### ASSIGNED TASK
When a line in the data below includes "release", count it; then give only the total.

Stored data:
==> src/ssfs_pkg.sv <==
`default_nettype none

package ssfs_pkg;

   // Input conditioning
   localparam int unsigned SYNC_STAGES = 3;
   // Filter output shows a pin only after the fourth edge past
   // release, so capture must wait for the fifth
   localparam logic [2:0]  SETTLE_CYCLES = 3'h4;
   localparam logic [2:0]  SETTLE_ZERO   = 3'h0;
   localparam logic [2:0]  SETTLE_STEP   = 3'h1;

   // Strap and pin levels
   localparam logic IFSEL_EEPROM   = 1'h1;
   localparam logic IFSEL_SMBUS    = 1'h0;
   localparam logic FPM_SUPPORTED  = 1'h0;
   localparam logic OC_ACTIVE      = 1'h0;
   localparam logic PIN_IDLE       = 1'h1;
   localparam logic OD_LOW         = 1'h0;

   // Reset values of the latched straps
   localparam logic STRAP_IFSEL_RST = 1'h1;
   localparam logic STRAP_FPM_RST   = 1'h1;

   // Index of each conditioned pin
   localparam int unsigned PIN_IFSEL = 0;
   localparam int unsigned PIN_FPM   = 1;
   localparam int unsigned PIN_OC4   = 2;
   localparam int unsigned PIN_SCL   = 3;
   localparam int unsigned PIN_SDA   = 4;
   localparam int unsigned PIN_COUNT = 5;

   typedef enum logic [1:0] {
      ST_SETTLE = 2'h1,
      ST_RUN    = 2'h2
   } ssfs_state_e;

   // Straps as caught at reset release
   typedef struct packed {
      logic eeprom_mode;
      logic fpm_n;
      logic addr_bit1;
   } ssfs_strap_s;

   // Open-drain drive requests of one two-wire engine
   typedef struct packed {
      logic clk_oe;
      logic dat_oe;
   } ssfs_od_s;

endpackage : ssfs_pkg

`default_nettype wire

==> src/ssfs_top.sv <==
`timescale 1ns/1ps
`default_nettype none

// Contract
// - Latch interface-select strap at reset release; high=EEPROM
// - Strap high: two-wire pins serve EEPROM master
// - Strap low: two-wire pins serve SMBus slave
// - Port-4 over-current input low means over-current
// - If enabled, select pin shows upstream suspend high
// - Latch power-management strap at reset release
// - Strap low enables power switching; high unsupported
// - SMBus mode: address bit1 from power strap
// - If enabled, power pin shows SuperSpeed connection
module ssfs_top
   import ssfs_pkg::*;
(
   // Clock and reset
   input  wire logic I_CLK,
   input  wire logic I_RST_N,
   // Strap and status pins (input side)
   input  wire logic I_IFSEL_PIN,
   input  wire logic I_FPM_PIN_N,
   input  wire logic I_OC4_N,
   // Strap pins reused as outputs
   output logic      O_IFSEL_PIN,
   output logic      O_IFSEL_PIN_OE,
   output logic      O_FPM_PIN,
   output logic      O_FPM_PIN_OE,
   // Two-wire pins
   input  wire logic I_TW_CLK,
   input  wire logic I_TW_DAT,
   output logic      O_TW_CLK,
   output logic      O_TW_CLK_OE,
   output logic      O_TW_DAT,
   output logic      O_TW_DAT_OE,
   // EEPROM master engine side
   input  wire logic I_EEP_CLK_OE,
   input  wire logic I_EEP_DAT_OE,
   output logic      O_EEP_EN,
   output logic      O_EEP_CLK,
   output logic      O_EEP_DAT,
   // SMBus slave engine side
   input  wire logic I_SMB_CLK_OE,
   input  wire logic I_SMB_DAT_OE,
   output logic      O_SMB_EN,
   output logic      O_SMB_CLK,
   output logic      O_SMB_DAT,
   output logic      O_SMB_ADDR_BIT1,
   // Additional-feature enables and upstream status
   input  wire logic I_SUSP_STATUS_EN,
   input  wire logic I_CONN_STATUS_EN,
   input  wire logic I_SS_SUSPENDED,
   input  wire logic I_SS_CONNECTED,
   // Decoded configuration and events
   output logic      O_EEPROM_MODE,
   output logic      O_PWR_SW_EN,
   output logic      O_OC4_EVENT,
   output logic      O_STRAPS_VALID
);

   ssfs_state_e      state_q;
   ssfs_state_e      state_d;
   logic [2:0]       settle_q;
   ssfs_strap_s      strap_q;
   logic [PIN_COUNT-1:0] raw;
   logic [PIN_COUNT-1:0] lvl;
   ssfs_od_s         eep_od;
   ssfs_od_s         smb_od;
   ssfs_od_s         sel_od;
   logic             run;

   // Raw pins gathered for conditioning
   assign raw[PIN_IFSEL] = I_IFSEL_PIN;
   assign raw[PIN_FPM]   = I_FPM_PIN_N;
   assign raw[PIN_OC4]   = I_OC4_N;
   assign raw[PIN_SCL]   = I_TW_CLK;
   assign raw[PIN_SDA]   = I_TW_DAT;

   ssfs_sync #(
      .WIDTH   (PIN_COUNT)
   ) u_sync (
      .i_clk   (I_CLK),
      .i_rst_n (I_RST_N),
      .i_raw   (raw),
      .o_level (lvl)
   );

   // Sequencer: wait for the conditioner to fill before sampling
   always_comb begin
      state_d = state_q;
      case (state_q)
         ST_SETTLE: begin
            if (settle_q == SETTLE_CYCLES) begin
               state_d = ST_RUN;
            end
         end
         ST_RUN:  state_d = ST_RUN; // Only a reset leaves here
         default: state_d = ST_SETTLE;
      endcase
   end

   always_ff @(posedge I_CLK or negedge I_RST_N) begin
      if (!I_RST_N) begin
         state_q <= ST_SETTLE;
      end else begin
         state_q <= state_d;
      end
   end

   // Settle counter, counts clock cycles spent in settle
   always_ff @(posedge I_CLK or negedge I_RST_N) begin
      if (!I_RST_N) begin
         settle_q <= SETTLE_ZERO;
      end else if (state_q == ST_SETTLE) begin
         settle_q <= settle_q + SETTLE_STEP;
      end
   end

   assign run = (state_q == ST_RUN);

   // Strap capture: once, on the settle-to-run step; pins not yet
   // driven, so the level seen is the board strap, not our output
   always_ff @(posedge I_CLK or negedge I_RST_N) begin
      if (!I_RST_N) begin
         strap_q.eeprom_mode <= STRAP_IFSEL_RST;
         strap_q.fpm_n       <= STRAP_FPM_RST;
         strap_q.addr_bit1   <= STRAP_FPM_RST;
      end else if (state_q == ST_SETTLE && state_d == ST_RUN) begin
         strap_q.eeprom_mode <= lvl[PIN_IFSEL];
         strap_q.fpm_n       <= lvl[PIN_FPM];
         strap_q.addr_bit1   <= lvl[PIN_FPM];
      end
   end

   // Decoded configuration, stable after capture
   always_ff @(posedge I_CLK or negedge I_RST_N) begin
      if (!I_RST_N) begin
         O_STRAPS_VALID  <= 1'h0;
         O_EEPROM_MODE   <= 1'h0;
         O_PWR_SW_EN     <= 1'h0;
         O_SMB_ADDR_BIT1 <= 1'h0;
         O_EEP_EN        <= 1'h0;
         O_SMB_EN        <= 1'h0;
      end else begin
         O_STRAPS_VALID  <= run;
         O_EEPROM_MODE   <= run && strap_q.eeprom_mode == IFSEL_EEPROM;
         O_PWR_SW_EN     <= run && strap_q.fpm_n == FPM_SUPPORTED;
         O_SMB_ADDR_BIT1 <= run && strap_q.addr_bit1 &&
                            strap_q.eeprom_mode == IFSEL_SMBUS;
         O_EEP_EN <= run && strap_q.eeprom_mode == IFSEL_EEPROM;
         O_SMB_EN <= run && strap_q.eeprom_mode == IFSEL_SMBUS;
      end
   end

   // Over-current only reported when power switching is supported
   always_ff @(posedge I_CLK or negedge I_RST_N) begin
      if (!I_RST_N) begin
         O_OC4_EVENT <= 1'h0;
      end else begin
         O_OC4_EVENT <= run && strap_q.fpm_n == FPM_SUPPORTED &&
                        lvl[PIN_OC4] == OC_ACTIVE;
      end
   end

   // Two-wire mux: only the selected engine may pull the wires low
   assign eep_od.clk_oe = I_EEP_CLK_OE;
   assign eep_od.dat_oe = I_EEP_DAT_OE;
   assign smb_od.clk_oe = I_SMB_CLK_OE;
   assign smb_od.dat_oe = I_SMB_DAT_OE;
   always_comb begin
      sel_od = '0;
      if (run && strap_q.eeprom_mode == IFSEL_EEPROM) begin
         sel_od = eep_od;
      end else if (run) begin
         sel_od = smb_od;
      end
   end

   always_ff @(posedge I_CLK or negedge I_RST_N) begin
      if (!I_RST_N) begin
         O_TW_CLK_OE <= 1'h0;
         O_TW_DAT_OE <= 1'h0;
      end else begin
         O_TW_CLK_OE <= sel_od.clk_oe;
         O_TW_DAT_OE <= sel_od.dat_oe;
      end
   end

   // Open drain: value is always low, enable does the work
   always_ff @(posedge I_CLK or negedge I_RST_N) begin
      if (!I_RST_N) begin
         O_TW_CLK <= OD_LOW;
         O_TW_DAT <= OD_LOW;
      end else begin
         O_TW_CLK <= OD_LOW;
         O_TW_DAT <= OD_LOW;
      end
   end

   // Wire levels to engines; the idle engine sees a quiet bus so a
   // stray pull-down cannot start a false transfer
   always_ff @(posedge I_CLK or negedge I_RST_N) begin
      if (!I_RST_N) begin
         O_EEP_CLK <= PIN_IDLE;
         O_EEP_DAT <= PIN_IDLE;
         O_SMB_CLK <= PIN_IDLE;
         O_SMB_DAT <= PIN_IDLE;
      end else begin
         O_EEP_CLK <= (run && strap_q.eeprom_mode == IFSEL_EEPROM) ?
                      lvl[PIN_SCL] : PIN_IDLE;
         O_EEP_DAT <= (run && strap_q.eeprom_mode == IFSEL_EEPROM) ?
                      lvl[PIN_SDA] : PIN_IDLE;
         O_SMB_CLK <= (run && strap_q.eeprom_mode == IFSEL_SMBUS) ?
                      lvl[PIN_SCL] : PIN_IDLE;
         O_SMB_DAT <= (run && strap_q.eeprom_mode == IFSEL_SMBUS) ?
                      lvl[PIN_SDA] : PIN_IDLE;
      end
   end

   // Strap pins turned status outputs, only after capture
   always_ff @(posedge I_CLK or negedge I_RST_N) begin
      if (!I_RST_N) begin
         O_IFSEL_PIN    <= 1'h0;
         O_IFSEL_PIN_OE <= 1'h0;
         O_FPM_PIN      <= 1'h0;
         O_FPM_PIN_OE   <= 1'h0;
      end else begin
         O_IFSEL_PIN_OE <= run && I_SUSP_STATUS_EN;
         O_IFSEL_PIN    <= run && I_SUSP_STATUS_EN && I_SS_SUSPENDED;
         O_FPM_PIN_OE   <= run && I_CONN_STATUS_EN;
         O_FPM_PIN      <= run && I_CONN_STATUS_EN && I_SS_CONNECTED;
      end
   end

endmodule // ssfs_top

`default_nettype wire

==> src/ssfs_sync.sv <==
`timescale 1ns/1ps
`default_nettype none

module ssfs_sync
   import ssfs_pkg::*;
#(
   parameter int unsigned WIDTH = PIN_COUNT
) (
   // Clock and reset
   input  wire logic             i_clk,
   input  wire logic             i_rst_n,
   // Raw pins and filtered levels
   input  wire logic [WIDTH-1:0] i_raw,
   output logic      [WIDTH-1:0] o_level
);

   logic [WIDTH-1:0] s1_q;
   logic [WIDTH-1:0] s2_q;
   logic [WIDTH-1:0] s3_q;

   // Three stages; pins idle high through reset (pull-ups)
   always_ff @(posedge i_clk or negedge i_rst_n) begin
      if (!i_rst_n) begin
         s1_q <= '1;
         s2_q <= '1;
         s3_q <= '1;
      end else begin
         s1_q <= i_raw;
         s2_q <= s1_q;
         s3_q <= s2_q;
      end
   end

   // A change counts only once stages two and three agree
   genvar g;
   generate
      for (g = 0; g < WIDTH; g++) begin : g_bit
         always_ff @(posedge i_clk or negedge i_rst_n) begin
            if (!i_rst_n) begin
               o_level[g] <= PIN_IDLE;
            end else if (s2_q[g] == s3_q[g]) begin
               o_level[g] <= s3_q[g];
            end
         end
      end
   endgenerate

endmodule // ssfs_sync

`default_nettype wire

---

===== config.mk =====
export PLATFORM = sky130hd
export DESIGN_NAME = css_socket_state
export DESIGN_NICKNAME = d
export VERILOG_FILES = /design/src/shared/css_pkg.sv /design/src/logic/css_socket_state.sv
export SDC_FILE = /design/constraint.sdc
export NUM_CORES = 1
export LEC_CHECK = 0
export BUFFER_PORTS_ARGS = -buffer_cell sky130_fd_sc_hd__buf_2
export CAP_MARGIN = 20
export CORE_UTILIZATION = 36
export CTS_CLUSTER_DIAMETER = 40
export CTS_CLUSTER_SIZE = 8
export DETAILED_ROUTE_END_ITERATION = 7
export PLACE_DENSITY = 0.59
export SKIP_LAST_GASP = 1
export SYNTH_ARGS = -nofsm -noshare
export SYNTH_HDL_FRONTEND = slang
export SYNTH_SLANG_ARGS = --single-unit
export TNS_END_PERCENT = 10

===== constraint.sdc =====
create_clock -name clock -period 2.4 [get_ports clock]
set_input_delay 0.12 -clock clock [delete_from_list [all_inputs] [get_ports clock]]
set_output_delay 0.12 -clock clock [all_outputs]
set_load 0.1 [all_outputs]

--

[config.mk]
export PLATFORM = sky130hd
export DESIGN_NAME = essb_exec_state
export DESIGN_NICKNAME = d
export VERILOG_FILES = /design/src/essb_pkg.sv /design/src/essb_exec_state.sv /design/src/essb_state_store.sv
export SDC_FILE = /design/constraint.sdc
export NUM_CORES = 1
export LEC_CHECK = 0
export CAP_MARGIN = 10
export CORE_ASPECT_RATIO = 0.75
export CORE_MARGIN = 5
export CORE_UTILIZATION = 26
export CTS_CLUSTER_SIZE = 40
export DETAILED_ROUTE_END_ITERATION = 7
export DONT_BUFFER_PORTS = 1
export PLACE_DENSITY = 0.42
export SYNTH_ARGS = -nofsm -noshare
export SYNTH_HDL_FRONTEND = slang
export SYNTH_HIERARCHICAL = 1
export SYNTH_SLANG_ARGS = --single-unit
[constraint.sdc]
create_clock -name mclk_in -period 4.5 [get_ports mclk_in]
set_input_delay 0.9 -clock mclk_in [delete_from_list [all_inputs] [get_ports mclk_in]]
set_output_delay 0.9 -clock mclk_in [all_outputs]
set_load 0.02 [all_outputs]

### EXERCISE OUTPUT
4